### Problem details
Exactly as written, return every line of the data below.

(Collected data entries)

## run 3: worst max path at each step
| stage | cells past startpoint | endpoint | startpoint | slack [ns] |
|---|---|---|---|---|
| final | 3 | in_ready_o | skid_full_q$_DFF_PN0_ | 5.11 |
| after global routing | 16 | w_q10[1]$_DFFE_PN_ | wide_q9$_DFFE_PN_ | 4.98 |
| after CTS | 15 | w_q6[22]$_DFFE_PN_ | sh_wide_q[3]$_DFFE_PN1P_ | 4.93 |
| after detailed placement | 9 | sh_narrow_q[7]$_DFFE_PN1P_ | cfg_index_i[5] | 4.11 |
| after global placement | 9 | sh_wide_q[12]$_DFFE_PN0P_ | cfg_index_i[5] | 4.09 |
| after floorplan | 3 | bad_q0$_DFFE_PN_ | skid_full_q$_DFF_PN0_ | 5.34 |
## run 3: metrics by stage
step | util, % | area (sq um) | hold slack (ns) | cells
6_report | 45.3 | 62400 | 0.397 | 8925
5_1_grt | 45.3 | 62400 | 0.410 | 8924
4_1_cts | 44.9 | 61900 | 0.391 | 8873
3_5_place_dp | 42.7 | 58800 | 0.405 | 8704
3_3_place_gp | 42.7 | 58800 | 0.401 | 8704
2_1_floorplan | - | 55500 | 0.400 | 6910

### Answer space
## run 3: worst max path at each step
| stage | cells past startpoint | endpoint | startpoint | slack [ns] |
|---|---|---|---|---|
| final | 3 | in_ready_o | skid_full_q$_DFF_PN0_ | 5.11 |
| after global routing | 16 | w_q10[1]$_DFFE_PN_ | wide_q9$_DFFE_PN_ | 4.98 |
| after CTS | 15 | w_q6[22]$_DFFE_PN_ | sh_wide_q[3]$_DFFE_PN1P_ | 4.93 |
| after detailed placement | 9 | sh_narrow_q[7]$_DFFE_PN1P_ | cfg_index_i[5] | 4.11 |
| after global placement | 9 | sh_wide_q[12]$_DFFE_PN0P_ | cfg_index_i[5] | 4.09 |
| after floorplan | 3 | bad_q0$_DFFE_PN_ | skid_full_q$_DFF_PN0_ | 5.34 |
## run 3: metrics by stage
step | util, % | area (sq um) | hold slack (ns) | cells
6_report | 45.3 | 62400 | 0.397 | 8925
5_1_grt | 45.3 | 62400 | 0.410 | 8924
4_1_cts | 44.9 | 61900 | 0.391 | 8873
3_5_place_dp | 42.7 | 58800 | 0.405 | 8704
3_3_place_gp | 42.7 | 58800 | 0.401 | 8704
2_1_floorplan | - | 55500 | 0.400 | 6910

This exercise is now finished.